LONDON — Lockdown is easing in England, with restaurants, hotels, pubs, theaters and museums opening for indoor mingling this week, a little more than a month after retailers did the same.
But while London may be sociable once again (hugging friends is allowed now, too) a slew of restaurants, shops and public spaces have shut for good, due to COVID-19 — and other reasons, too.
Amanda Wakeley’s vast town house store at 18 Albemarle Street has gone dark as the designer begins winding down her business.
Wakeley’s was one of the first retail spaces on the refurbished Albemarle Street, which over the years since has witnessed the arrival of Thom Browne, Self-Portrait, Paul Smith, Aquazzura and others.

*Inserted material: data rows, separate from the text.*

## config.mk

```make
export PLATFORM = sky130hd
export DESIGN_NAME = fifo_wr_arbiter_ctrl_flat
export DESIGN_NICKNAME = d
export VERILOG_FILES = /design/src/rtl/fifo_wr_arbiter_ctrl_if.sv /design/src/rtl/fifo_wr_arbiter_ctrl.sv /design/src/flat_wrapper.sv
export SDC_FILE = /design/constraint.sdc
export NUM_CORES = 1
export LEC_CHECK = 0
export BUFFER_PORTS_ARGS = -buffer_cell sky130_fd_sc_hd__buf_2
export CAP_MARGIN = 20
export CORE_MARGIN = 3
export CORE_UTILIZATION = 25
export CTS_CLUSTER_SIZE = 14
export DETAILED_ROUTE_END_ITERATION = 6
export HOLD_SLACK_MARGIN = 0.08
export PLACE_DENSITY = 0.65
export SETUP_SLACK_MARGIN = 0.4
export SLEW_MARGIN = 5
export SYNTH_ARGS = -nofsm -noshare
export SYNTH_HDL_FRONTEND = slang
export SYNTH_SLANG_ARGS = --single-unit
```

## constraint.sdc

```tcl
create_clock -name clk -period 6.1 [get_ports clk]
set_input_delay 0.305 -clock clk [delete_from_list [all_inputs] [get_ports clk]]
set_output_delay 0.305 -clock clk [all_outputs]
set_load 0.1 [all_outputs]
```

The administrators, Clare Lloyd and Colin Hardman of Smith & Williamson, said Wakeley’s overall trading performance had suffered due to the pandemic, and mainly to the closures of the Albemarle Street store and specialty store concessions during the three London lockdowns.
François Pinault’s New Contemporary Art Museum Bourse de Commerce in Paris
Trophaeum, the landlord, said it would confirm a new tenant in due course.

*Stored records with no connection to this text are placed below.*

## src/rtl/alu_pkg.sv

```systemverilog
// Opcode/function encodings and datapath width shared by the execute-stage ALU.
package alu_pkg;

   localparam int unsigned DATA_W  = 32;
   localparam int unsigned IMM_W   = 16;
   localparam int unsigned SHAMT_W = 5;
   localparam int unsigned CODE_W  = 6;

   localparam logic [CODE_W-1:0] OP_RTYPE = 6'b000000;
   localparam logic [CODE_W-1:0] OP_BEQ   = 6'b000100;
   localparam logic [CODE_W-1:0] OP_BNE   = 6'b000101;
   localparam logic [CODE_W-1:0] OP_BLEZ  = 6'b000110;
   localparam logic [CODE_W-1:0] OP_BGTZ  = 6'b000111;
   localparam logic [CODE_W-1:0] OP_ADDI  = 6'b001000;
   localparam logic [CODE_W-1:0] OP_ADDIU = 6'b001001;
   localparam logic [CODE_W-1:0] OP_SLTI  = 6'b001010;
   localparam logic [CODE_W-1:0] OP_SLTIU = 6'b001011;
   localparam logic [CODE_W-1:0] OP_ANDI  = 6'b001100;
   localparam logic [CODE_W-1:0] OP_ORI   = 6'b001101;
   localparam logic [CODE_W-1:0] OP_XORI  = 6'b001110;
   localparam logic [CODE_W-1:0] OP_LUI   = 6'b001111;
   localparam logic [CODE_W-1:0] OP_LW    = 6'b100011;
   localparam logic [CODE_W-1:0] OP_SW    = 6'b101011;

   localparam logic [CODE_W-1:0] FN_SLL  = 6'b000000;
   localparam logic [CODE_W-1:0] FN_SRL  = 6'b000010;
   localparam logic [CODE_W-1:0] FN_SRA  = 6'b000011;
   localparam logic [CODE_W-1:0] FN_SLLV = 6'b000100;
   localparam logic [CODE_W-1:0] FN_SRLV = 6'b000110;
   localparam logic [CODE_W-1:0] FN_SRAV = 6'b000111;
   localparam logic [CODE_W-1:0] FN_ADD  = 6'b100000;
   localparam logic [CODE_W-1:0] FN_ADDU = 6'b100001;
   localparam logic [CODE_W-1:0] FN_SUB  = 6'b100010;
   localparam logic [CODE_W-1:0] FN_SUBU = 6'b100011;
   localparam logic [CODE_W-1:0] FN_AND  = 6'b100100;
   localparam logic [CODE_W-1:0] FN_OR   = 6'b100101;
   localparam logic [CODE_W-1:0] FN_XOR  = 6'b100110;
   localparam logic [CODE_W-1:0] FN_NOR  = 6'b100111;
   localparam logic [CODE_W-1:0] FN_SLT  = 6'b101010;
   localparam logic [CODE_W-1:0] FN_SLTU = 6'b101011;

endpackage

```

## src/rtl/alu_shifter.sv

```systemverilog
// Combinational 32-bit shifter: left, logical right, or arithmetic right.
module alu_shifter
   import alu_pkg::*;
(
   input  logic [DATA_W-1:0]  data,
   input  logic [SHAMT_W-1:0] amount,
   input  logic               dir,
   input  logic               arith,
   output logic [DATA_W-1:0]  shifted_c
);

   // dir=1 shifts right; arith only matters for right shifts
   always_comb begin
      shifted_c = data << amount;
      if (dir) begin
         if (arith) shifted_c = DATA_W'($signed(data) >>> amount);
         else       shifted_c = data >> amount;
      end
   end

endmodule

```

## src/rtl/alu.sv

```systemverilog
// Execute-stage ALU: decodes OPCODE/FUNC, computes result and branch flag, registers both.
module alu
   import alu_pkg::*;
(
   input  logic                CLK,
   input  logic                RST,
   input  logic [CODE_W-1:0]   OPCODE,
   input  logic [DATA_W-1:0]   RS_VAL,
   input  logic [DATA_W-1:0]   RT_VAL,
   input  logic [SHAMT_W-1:0]  SHAMT,
   input  logic [CODE_W-1:0]   FUNC,
   input  logic [IMM_W-1:0]    RAW_VAL,
   output logic [DATA_W-1:0]   RESULT,
   output logic                SIG_B
);

   logic [DATA_W-1:0]  sext_imm;
   logic [DATA_W-1:0]  zext_imm;
   logic [SHAMT_W-1:0] sh_amt;
   logic               sh_right;
   logic               sh_arith;
   logic [DATA_W-1:0]  sh_out;
   logic [DATA_W-1:0]  result_c;
   logic               sig_b_c;
   logic               rs_zero;

   assign sext_imm = {{(DATA_W-IMM_W){RAW_VAL[IMM_W-1]}}, RAW_VAL};
   assign zext_imm = {{(DATA_W-IMM_W){1'b0}}, RAW_VAL};
   assign rs_zero  = (RS_VAL == '0);

   // FUNC[2] picks variable amount, FUNC[1] right, FUNC[0] arithmetic
   assign sh_amt   = FUNC[2] ? RS_VAL[SHAMT_W-1:0] : SHAMT;
   assign sh_right = FUNC[1];
   assign sh_arith = FUNC[0];

   alu_shifter u_shifter (
      .data      (RT_VAL),
      .amount    (sh_amt),
      .dir       (sh_right),
      .arith     (sh_arith),
      .shifted_c (sh_out)
   );

   always_comb begin
      result_c = '0;
      sig_b_c  = 1'b0;
      case (OPCODE)
         OP_RTYPE: begin
            case (FUNC)
               FN_SLL, FN_SRL, FN_SRA,
               FN_SLLV, FN_SRLV, FN_SRAV: result_c = sh_out;
               FN_ADD, FN_ADDU:           result_c = RS_VAL + RT_VAL;
               FN_SUB, FN_SUBU:           result_c = RS_VAL - RT_VAL;
               FN_AND:                    result_c = RS_VAL & RT_VAL;
               FN_OR:                     result_c = RS_VAL | RT_VAL;
               FN_XOR:                    result_c = RS_VAL ^ RT_VAL;
               FN_NOR:                    result_c = ~(RS_VAL | RT_VAL);
               FN_SLT:  result_c = DATA_W'($signed(RS_VAL) < $signed(RT_VAL));
               FN_SLTU: result_c = DATA_W'(RS_VAL < RT_VAL);
               default:                   result_c = '0;
            endcase
         end
         OP_ADDI, OP_ADDIU, OP_LW, OP_SW: result_c = RS_VAL + sext_imm;
         OP_SLTI:  result_c = DATA_W'($signed(RS_VAL) < $signed(sext_imm));
         OP_SLTIU: result_c = DATA_W'(RS_VAL < sext_imm);
         OP_ANDI:  result_c = RS_VAL & zext_imm;
         OP_ORI:   result_c = RS_VAL | zext_imm;
         OP_XORI:  result_c = RS_VAL ^ zext_imm;
         OP_LUI:   result_c = {RAW_VAL, {(DATA_W-IMM_W){1'b0}}};
         OP_BEQ:   sig_b_c  = (RS_VAL == RT_VAL);
         OP_BNE:   sig_b_c  = (RS_VAL != RT_VAL);
         OP_BLEZ:  sig_b_c  = RS_VAL[DATA_W-1] | rs_zero;
         OP_BGTZ:  sig_b_c  = ~RS_VAL[DATA_W-1] & ~rs_zero;
         default: begin
            result_c = '0;
            sig_b_c  = 1'b0;
         end
      endcase
   end

   always_ff @(posedge CLK) begin
      if (RST) begin
         RESULT <= '0;
         SIG_B  <= 1'b0;
      end else begin
         RESULT <= result_c;
         SIG_B  <= sig_b_c;
      end
   end

endmodule

```

## config.mk

```make
export PLATFORM = sky130hd
export DESIGN_NAME = alu
export DESIGN_NICKNAME = d
export VERILOG_FILES = /design/src/rtl/alu_pkg.sv /design/src/rtl/alu_shifter.sv /design/src/rtl/alu.sv
export SDC_FILE = /design/constraint.sdc
export NUM_CORES = 1
export LEC_CHECK = 0
export ABC_AREA = 1
export ABC_CLOCK_PERIOD_IN_PS = 7200
export CAP_MARGIN = 0
export CORE_UTILIZATION = 35
export DETAILED_ROUTE_END_ITERATION = 10
export GPL_TIMING_DRIVEN = 0
export PLACE_DENSITY = 0.63
export SETUP_SLACK_MARGIN = 0.05
export SYNTH_ARGS = -nofsm -noshare
export SYNTH_HDL_FRONTEND = slang
export SYNTH_SLANG_ARGS = --single-unit
```

## constraint.sdc

```tcl
create_clock -name CLK -period 7.2 [get_ports CLK]
set_input_delay 1.44 -clock CLK [delete_from_list [all_inputs] [get_ports CLK]]
set_output_delay 1.44 -clock CLK [all_outputs]
set_load 0.1 [all_outputs]
```

==> reports/qor.csv <==
stage,metric,value,unit
pwr,VDD IR max,111.6,uV
pwr,Leak,8.901,nW
timing,min cycle time layout,5410,ps
routing,iteration count of the initial detailed-routing pass,8,
floorplanning,die area,43850,um2
routing,drt wl/cell,25.92,um
timing,crit share post-route,75.14,%
global_route,largest net degree at the start of global routing,20,
yosys,Synth Flop Type,dfxtp_1,
clock_network,H-Tree Depth,2,
floorplanning,Initial Util,35.66,%
routing,DR vias/cell,5.885,
finish,"commonest non-fill, non-tap cell in the layout",nand2_1,
routing,DRC,0,
routing,initial DRC count,3373,
yosys,ys async rst share,0,%
routing,DRT antenna net count,0,
yosys,Post-synth EDFFs,0,
yosys,Syn Std Cell Area,15060,um2
timing,Max-slew headroom,32.24,%
pwr,internal power,0.6799,mW
hold_path,hold endpoint,SIG_B$_SDFF_PP0_,
floorplanning,I/O pin total,132,
placed_design,post-DP HPWL,80570,um
clock_network,TritonCTS clock tree,built,
timing,fmax,184.8,MHz
floorplanning,die height,209.4,um
clock_network,CTS resizes,0,
worst_setup_path,CP max FO,10,
finish,fillers,5018,
floorplanning,Core ar.,42230,um2
clock_network,Worst-path clk slew,60,ps
timing,final worst slack,1790,ps
finish,"commonest cells after routing, fill and taps aside","nand2_1 (956), inv_1 (396), nand3_1 (375)",
global_route,number of global-route vias before repair,19530,
routing,routed vias,21390,
placed_design,IO buf count,128,
routing,routed wire length,94220,um
run_status,status,"complete, no violations",
global_route,initial antenna violation count,5,
clock_network,total clock buffers created by CTS,5,
timing,endpoints failing setup,0,
clock_network,postcts setup bufs,0,
pwr,NetSw,1.108,mW
yosys,register area share after synthesis,4.388,%
finish,share of layout cells above drive strength 1,2.262,%
placed_design,routability cong.,1.096,
clock_network,Hold Buf Count CTS,0,
timing,endpoints failing hold,0,
global_route,Overall Global Routing Usage,42.18,%
timing,Worst Max-Slew Pin Slew,1013,ps
yosys,synth unique cells,46,
worst_setup_path,crit path launch type,primary input,
finish,Reg area,660.6,um2
clock_network,Max Root-Sink Buffers,2,
clock_network,CTS sink cnt,33,
clock_network,CTS Root Cell,clkbuf_16,
global_route,GRT overflow,0,
pwr,pwr/cell area,104.2,nW/um2
finish,area grow syn2layout,13.94,%
yosys,Mapped Cells,2958,
pwr,Switching Fraction,61.98,%
pwr,Sequential Power Share,10.6,%
worst_setup_path,worst path arrival time,5610,ps
placed_design,pre-CTS setup slack,1759,ps
yosys,synthesized net count,3241,
hold_path,Worst Hold Class,primary input to flip-flop,
worst_setup_path,CP Capture Type,flip-flop,
yosys,Synth Register Bits,33,
worst_setup_path,critical path type,primary input to flip-flop,
timing,final hold slack,1676,ps
timing,unrepaired setup endpoints after global routing,no,
finish,area occupied by multi-input gates,12350,um2
finish,Finished Core Util,40.63,%
hold_path,hold depth,3,
pwr,Clk pwr share,12.1,%
flow_run,max-cap violation count,0,
hold_path,Hold Crit Start,OPCODE[1],
floorplanning,die width,209.4,um
timing,"Slew Viols, Final",0,
yosys,synthesized area per cell,5.090,um2
worst_setup_path,data required time of the worst path,7400,ps
pwr,combinational share of power,77.3,%
finish,Final nets,3376,
floorplanning,Std-Cell Rows,75,
yosys,synth warn,0,
global_route,first-pass GRT wire length,133900,um
timing,Fin Setup TNS,0,ps
[per-layer routing]
metal | vias to the layer above | part of all wire (%) | wire, um | global-route usage, %
li1 | 9896 | - | - | -
met1 | 9842 | 43 | 40070 | 58.25
met2 | 1439 | 39 | 37110 | 60.34
met3 | 209 | 12 | 11740 | 10.29
met4 | 6 | 5.5 | 5224 | 21.07
met5 | - | 0.075 | 71 | 0
[sequential cells by signal (all words and copies together) (netlist names)]
register,count
RESULT,32
SIG_B,1
[area by class of cell]
cell class / count / share of cell area (%)
antenna: 2 / 0.02917
clock buffer: 6 / 0.7512
clock inverter: 2 / 0.05834
multi-input combinational: 2402 / 71.97
timing repair buffer: 128 / 7.468
tap: 539 / 3.931
buffer: 119 / 3.099
inverter: 404 / 8.839
sequential: 33 / 3.851
[worst max-delay path, cell delays in order]
cell	delay, ps
clkdlybuf4s50_1	930
inv_1	470
o21ai_4	460
buf_2	360
nand3_1	140
nand3_1	150
o21ai_1	150
nand2_1	160
nand2_1	90
o211ai_1	440
nand2_1	260
nand2_1	220
nand2_1	80
a21oi_1	210
[power groups by stage]
stage,sequential [mW],clock [mW],combinational [mW]
after detailed placement,0.193,0,1.31
after floorplan,0.228,0,0.763
after CTS,0.189,0.214,1.31
final,0.189,0.216,1.38
after global placement,0.193,0,1.33
after global routing,0.189,0.224,1.47
[metrics by stage]
stage | power (mW) | instances | area [um2]
2_1_floorplan | 0.9910 | 2958 | 15060
3_3_place_gp | 1.520 | 3625 | 17010
3_5_place_dp | 1.502 | 3625 | 17010
4_1_cts | 1.718 | 3633 | 17150
5_1_grt | 1.885 | 3633 | 17150
6_report | 1.788 | 3635 | 17160
[cell usage after synthesis (7+ instances only)]
cell,number,area [um2]
dfxtp_1,33,660.6
o21a_1,11,82.58
buf_2,35,175.2
a211oi_1,11,82.58
o21bai_1,13,97.59
nand4_1,34,212.7
a21oi_1,216,1081
clkbuf_1,70,262.8
nor2_1,270,1013
o21ai_1,18,90.09
buf_4,7,52.55
nor3_1,40,200.2
nand3_1,375,1877
nor4_1,12,75.07
o211ai_1,21,157.7
inv_1,396,1486
a221oi_1,13,113.9
o221ai_1,8,70.07
o21ai_0,142,710.7
nand2_1,956,3588
ha_1,181,2265
o22ai_1,32,200.2
xor2_1,9,78.83
[how the worst max path moves through the flow]
stage | from | endpoint | cells past startpoint
2_1_floorplan | RS_VAL[0] | RESULT[0]$_SDFF_PP0_ | 19
3_3_place_gp | RS_VAL[1] | RESULT[9]$_SDFF_PP0_ | 15
3_5_place_dp | RS_VAL[1] | RESULT[9]$_SDFF_PP0_ | 15
4_1_cts | RS_VAL[1] | RESULT[9]$_SDFF_PP0_ | 15
5_1_grt | RS_VAL[1] | RESULT[9]$_SDFF_PP0_ | 15
6_report | RS_VAL[1] | RESULT[1]$_SDFF_PP0_ | 14
[logic make-up (layout without fill, tap and decap cells)]
| family | after synthesis | in the layout | share of synthesized area, % |
|---|---|---|---|
| and+or+nand+nor | 1706 | 1706 | 47.17 |
| DFF | 33 | 33 | 4.388 |
| AOI/OAI and AO/OA | 502 | 502 | 18.81 |
| other | 0 | 2 | 0 |
| buffers and inverters | 523 | 659 | 13.60 |
| adders and majority gates | 184 | 184 | 15.44 |
| muxes | 1 | 1 | 0.06648 |
| xor gates and xnor gates | 9 | 9 | 0.5235 |
(Power assumes the default switching activity.)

Wakeley is far from alone, however.
Christopher Kane, who is once again running an independent business after parting ways with Kering in 2018, has quietly shut his shop on Mount Street, part of the Grosvenor Estate.
Kane is still designing, but is also focusing on his fine art projects and on his casual More Joy clothing and accessories label. He originally opened the store in 2015, joining fellow London-based creatives Roksanda Ilincic, Nicholas Kirkwood, Roland Mouret, Solange Azagury-Partridge and Jenny Packham on the Mayfair thoroughfare.
Amanda Wakeley RTW Spring 2021 Courtesy of Amanda Wakeley
Ilincic, Packham and Mouret remain in the neighborhood, although Azagury-Partridge has since moved to a bijou shop in Bayswater. Kirkwood shut his Mount Street store last year during the height of the pandemic and is focusing on e-commerce.
Kane’s shop was designed by the minimalist architect John Pawson, spanned 4,100 square feet over two floors, and boasted a mix of street — and historic — details. Kane used the vast area for fashion shows, appointments, parties and even life drawing classes during Frieze London.
Petersham Nurseries lifestyle, home, garden shop and florist, which opened with a bang in 2017 as part of a big dining complex, shut its Covent Garden outpost last weekend after the lease expired.
The Petersham restaurant, La Goccia café and the Deli will remain open in Covent Garden, as will the original Petersham Nurseries in Richmond, West London.
Petersham Nurseries x Cool Earth Afternoon Tea, 31 King Street, Covent Garden, London WC2E 8JD. Courtesy
Michelle McGrath, executive director of Capital & Counties Properties, the retail landlord in Covent Garden, said a host of new units would be opening in the neighborhood, but declined to confirm what would be taking Petersham’s place.
“We are looking forward to opening a number of new retailers and restaurants in Covent Garden over the coming months including Vashi, Strathberry, Arc’teryx, Sacred Gold and Ave Mario from the Big Mamma Group,” McGrath said.
The Bucherer watch store and high-end sneaker store Kick Game both reopened with larger spaces last month.
According to British press reports, Reformation, which also has a store in Notting Hill, will be moving in soon to Petersham’s vacated site at 27-28 King Street.